START Records to use

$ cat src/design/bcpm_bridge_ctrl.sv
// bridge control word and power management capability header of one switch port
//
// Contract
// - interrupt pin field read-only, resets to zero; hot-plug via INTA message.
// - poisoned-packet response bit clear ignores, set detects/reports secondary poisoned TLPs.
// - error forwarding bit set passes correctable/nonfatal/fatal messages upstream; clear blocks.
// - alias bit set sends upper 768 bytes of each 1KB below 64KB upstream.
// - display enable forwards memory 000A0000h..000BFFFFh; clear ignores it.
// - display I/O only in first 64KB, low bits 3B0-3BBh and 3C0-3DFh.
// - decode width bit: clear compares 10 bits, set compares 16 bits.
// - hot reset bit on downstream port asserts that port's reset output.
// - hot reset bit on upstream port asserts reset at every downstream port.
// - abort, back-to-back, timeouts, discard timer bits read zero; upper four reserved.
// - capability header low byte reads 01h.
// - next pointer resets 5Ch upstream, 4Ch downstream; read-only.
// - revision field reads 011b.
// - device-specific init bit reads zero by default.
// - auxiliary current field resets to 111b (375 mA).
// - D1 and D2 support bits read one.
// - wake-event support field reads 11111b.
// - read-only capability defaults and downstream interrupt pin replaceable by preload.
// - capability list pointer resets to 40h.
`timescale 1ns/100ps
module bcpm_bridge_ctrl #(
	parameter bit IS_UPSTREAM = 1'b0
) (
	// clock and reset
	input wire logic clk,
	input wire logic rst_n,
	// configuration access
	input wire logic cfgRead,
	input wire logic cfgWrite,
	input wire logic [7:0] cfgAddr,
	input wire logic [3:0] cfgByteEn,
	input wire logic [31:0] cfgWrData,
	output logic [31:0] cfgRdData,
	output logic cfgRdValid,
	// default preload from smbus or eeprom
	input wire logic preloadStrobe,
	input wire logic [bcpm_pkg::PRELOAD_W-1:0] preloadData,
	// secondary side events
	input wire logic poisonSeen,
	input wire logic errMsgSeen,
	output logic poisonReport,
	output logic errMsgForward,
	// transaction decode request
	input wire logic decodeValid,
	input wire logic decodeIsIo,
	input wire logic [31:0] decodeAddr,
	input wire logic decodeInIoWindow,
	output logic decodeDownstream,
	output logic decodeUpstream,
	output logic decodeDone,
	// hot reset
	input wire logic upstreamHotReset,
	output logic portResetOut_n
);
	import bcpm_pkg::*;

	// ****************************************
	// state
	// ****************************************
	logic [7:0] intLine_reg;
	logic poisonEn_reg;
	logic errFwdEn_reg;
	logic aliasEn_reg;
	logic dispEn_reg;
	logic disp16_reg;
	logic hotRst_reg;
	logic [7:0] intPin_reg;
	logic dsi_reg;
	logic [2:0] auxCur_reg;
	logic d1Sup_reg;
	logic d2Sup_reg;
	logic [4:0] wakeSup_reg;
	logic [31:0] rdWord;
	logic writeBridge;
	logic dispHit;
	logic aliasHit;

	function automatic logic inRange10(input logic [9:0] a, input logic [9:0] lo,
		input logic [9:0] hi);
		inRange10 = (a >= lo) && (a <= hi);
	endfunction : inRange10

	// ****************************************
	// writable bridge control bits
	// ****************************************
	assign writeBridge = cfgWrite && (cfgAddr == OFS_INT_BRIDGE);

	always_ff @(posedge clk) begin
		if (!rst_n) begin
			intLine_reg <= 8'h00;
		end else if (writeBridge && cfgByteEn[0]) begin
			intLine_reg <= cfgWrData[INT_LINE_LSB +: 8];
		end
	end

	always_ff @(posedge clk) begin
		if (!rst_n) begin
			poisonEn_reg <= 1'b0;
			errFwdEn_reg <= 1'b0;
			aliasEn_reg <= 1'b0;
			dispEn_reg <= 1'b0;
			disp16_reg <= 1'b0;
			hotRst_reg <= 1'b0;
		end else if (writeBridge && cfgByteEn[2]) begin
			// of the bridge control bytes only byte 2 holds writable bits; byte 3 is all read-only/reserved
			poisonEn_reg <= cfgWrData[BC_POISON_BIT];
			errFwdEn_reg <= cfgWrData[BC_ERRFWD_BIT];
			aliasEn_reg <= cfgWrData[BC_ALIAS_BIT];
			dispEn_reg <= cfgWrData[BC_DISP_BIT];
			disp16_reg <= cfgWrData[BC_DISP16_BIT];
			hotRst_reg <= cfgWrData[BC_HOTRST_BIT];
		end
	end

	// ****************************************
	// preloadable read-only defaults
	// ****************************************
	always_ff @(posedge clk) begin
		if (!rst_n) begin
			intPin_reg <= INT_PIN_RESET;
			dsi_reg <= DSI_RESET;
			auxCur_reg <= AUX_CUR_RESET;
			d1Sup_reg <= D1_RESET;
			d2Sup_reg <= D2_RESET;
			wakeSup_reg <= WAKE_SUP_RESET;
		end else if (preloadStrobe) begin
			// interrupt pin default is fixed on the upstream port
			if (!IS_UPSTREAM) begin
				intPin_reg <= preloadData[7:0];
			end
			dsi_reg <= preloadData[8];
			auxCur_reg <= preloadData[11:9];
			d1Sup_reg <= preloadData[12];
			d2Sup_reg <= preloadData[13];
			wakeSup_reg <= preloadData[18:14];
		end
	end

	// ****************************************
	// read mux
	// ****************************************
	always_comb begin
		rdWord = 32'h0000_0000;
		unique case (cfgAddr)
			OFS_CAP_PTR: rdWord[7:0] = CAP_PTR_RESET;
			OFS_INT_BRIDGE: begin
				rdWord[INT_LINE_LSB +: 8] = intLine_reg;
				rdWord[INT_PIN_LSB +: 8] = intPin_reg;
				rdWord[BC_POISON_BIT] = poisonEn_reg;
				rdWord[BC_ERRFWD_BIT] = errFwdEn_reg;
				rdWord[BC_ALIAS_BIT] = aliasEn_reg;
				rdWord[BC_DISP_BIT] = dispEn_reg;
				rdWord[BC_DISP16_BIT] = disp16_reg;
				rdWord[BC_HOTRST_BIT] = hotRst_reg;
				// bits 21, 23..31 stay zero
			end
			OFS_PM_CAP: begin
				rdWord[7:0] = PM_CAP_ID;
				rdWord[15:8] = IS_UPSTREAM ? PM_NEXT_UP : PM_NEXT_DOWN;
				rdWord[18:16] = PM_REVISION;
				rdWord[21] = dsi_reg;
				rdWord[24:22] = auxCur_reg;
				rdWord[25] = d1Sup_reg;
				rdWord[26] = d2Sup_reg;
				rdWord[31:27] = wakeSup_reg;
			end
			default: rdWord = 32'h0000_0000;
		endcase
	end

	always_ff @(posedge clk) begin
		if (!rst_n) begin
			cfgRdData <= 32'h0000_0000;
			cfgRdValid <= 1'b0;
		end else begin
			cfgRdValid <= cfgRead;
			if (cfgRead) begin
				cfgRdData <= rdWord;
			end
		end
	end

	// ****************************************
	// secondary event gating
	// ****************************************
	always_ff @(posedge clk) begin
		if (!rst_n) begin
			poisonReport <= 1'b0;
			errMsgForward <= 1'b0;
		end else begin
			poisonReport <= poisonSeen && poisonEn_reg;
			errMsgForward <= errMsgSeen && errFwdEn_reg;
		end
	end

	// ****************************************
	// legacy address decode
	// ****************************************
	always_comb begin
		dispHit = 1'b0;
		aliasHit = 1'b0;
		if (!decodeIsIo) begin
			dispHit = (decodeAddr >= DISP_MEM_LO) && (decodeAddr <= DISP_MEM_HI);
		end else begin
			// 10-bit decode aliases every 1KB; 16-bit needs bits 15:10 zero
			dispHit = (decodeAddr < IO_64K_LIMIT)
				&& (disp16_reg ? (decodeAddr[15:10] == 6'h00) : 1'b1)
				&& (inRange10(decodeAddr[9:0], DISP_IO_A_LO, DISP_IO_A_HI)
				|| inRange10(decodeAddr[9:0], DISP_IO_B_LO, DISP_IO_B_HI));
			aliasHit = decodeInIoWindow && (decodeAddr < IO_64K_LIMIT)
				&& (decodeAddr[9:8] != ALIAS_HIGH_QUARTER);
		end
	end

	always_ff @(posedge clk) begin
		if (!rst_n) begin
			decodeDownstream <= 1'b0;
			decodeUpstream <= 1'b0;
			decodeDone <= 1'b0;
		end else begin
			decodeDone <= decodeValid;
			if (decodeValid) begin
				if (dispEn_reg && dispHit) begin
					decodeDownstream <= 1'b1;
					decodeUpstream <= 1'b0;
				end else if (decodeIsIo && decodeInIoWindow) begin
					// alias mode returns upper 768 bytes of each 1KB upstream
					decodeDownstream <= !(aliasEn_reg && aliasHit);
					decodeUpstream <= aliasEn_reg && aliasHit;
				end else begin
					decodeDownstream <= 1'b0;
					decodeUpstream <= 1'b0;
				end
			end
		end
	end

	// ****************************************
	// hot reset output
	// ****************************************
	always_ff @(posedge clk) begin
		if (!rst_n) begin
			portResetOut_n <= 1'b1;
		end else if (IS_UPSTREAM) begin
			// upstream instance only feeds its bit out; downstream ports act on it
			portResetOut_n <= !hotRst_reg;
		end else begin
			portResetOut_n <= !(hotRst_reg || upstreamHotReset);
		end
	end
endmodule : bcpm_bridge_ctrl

END Records to use

Your objective: All lines in the listing above from the line containing "dispEn_reg <= 1'b0;" to the line containing "poisonEn_reg <= cfgWrData[BC_POISON_BIT];", inclusive, should be retyped exactly; no other lines should appear.

Exercise response:
			dispEn_reg <= 1'b0;
			disp16_reg <= 1'b0;
			hotRst_reg <= 1'b0;
		end else if (writeBridge && cfgByteEn[2]) begin
			// of the bridge control bytes only byte 2 holds writable bits; byte 3 is all read-only/reserved
			poisonEn_reg <= cfgWrData[BC_POISON_BIT];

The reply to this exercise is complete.